====== Working data

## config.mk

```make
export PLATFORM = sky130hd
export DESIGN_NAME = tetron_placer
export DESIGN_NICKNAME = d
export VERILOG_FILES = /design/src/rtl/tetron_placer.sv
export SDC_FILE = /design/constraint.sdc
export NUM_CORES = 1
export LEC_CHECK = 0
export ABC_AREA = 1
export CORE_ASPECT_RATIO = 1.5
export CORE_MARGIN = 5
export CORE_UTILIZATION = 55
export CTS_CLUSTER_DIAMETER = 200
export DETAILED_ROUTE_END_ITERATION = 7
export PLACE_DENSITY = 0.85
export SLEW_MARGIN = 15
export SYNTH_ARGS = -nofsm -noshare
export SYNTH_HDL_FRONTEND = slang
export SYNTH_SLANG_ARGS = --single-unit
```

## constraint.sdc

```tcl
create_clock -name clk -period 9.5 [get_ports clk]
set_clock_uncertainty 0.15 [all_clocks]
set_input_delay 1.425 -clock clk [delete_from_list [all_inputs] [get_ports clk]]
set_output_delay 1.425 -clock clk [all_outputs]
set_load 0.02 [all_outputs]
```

============
====== Working data

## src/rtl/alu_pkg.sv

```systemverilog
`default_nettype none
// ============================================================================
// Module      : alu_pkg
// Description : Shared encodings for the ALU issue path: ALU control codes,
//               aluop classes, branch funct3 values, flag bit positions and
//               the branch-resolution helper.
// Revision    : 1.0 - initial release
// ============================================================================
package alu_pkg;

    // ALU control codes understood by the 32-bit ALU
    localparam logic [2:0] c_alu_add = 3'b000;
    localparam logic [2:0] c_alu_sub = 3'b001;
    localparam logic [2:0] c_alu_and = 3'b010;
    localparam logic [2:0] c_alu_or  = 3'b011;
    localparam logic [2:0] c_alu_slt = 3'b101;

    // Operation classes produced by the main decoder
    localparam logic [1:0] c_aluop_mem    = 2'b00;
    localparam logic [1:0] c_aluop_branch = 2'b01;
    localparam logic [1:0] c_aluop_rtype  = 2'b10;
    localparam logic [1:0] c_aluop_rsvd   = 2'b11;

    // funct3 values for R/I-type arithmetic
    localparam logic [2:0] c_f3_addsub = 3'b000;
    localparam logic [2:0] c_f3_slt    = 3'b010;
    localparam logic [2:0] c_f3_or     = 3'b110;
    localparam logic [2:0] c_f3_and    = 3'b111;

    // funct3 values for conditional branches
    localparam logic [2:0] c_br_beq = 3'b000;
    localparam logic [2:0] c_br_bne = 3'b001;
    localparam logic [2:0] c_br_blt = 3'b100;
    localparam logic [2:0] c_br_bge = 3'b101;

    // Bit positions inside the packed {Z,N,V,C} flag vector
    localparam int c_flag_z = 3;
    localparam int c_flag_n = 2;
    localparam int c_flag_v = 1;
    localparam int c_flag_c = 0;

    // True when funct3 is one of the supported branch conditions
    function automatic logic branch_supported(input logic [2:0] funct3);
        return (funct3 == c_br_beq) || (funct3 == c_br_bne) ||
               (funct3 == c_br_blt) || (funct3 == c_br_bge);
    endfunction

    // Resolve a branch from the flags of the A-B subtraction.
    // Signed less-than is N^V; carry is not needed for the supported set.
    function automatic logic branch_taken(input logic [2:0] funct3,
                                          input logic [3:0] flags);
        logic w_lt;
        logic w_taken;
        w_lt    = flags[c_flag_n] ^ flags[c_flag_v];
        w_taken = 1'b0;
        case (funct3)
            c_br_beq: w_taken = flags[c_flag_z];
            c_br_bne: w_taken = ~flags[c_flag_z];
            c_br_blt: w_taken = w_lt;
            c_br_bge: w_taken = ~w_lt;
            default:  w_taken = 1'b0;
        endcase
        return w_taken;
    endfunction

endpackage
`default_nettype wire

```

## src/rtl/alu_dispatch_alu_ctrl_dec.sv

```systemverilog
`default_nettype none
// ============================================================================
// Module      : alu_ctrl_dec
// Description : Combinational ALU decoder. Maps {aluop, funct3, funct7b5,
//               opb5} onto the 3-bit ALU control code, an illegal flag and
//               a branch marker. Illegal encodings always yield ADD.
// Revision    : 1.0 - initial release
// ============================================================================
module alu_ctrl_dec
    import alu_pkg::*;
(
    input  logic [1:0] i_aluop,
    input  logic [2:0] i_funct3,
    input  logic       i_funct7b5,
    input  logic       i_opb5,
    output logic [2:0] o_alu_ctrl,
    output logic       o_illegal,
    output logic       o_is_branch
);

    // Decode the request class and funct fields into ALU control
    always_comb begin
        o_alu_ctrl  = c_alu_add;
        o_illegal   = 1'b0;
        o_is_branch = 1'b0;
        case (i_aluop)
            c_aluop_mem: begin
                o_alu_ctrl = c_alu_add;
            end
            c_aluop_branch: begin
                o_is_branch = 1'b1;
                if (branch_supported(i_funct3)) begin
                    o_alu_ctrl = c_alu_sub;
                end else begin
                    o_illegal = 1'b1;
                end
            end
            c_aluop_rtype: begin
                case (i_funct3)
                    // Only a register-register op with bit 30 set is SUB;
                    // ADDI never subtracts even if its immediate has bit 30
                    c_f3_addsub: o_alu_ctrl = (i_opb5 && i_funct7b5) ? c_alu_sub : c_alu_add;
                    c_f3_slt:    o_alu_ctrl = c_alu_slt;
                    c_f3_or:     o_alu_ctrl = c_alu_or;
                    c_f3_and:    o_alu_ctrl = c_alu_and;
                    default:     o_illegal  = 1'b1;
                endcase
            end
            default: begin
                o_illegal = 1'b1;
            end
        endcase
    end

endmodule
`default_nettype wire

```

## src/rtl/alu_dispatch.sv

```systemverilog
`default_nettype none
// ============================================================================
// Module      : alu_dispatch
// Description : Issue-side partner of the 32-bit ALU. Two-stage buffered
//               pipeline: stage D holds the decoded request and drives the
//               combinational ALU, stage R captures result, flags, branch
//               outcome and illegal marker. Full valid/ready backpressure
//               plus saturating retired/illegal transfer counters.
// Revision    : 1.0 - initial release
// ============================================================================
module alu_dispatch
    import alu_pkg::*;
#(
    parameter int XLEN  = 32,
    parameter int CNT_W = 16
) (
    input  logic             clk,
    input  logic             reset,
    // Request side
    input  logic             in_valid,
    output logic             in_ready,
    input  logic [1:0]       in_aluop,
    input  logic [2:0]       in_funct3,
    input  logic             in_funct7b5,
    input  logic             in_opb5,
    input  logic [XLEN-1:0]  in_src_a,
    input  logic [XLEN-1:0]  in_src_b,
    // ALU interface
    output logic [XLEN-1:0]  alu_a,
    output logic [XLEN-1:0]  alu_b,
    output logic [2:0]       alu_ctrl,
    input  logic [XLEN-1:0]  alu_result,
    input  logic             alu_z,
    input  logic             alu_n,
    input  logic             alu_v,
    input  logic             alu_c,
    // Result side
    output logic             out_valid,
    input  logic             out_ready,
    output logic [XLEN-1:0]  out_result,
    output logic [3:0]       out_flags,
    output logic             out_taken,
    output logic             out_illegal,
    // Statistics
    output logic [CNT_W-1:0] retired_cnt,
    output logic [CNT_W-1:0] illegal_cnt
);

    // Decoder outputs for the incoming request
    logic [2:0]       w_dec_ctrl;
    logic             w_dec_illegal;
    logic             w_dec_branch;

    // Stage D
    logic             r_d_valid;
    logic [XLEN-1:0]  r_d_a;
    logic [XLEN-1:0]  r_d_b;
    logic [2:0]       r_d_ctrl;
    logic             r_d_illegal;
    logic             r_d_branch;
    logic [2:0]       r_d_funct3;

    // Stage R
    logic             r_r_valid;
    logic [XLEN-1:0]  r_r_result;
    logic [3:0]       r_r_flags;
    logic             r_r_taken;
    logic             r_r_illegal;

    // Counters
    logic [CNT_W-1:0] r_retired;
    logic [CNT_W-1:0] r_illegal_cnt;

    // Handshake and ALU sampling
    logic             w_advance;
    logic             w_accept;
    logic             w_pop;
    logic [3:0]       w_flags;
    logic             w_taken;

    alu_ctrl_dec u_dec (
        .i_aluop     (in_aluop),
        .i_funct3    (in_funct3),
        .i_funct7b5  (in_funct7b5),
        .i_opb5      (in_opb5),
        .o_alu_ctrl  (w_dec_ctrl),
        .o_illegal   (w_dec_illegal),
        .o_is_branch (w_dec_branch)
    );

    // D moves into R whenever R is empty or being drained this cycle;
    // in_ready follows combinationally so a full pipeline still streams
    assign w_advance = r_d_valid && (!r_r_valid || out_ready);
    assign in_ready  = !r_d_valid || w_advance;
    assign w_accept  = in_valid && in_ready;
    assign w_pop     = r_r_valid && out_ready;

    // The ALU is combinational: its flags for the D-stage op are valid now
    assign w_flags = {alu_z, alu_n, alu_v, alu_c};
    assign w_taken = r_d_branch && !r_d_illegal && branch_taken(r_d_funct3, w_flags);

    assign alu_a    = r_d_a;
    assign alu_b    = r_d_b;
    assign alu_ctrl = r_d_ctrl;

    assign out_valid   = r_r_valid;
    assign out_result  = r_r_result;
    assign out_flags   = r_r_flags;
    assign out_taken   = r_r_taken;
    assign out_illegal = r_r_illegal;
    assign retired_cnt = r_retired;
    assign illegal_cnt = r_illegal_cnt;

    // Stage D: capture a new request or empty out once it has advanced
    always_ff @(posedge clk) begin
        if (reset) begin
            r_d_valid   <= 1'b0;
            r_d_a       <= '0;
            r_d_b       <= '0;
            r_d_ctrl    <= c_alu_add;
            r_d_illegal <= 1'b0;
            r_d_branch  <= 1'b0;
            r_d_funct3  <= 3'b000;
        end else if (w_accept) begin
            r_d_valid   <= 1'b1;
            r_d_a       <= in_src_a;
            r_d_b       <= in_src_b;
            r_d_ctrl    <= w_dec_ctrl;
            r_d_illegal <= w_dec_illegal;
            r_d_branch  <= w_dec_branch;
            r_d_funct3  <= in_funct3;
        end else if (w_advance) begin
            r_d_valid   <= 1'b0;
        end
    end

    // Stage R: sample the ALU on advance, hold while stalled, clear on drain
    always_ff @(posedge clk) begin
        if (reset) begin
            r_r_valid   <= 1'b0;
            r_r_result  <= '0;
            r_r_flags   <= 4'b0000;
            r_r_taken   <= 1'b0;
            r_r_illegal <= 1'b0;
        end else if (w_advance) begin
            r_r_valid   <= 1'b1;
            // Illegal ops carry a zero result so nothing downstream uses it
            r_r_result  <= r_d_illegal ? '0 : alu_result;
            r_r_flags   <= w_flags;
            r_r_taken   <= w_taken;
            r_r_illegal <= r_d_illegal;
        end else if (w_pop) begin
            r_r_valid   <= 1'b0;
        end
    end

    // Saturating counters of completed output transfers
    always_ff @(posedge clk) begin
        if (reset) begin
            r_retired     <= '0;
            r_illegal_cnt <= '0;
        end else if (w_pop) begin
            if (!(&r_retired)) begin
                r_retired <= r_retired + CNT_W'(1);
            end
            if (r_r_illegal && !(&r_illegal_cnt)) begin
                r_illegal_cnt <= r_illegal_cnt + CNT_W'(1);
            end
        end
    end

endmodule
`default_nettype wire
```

============

*What the exercise asks*: Look through the records for the word "codes". Every line that has it should be copied.

*Written response*:
// Description : Shared encodings for the ALU issue path: ALU control codes,
    // ALU control codes understood by the 32-bit ALU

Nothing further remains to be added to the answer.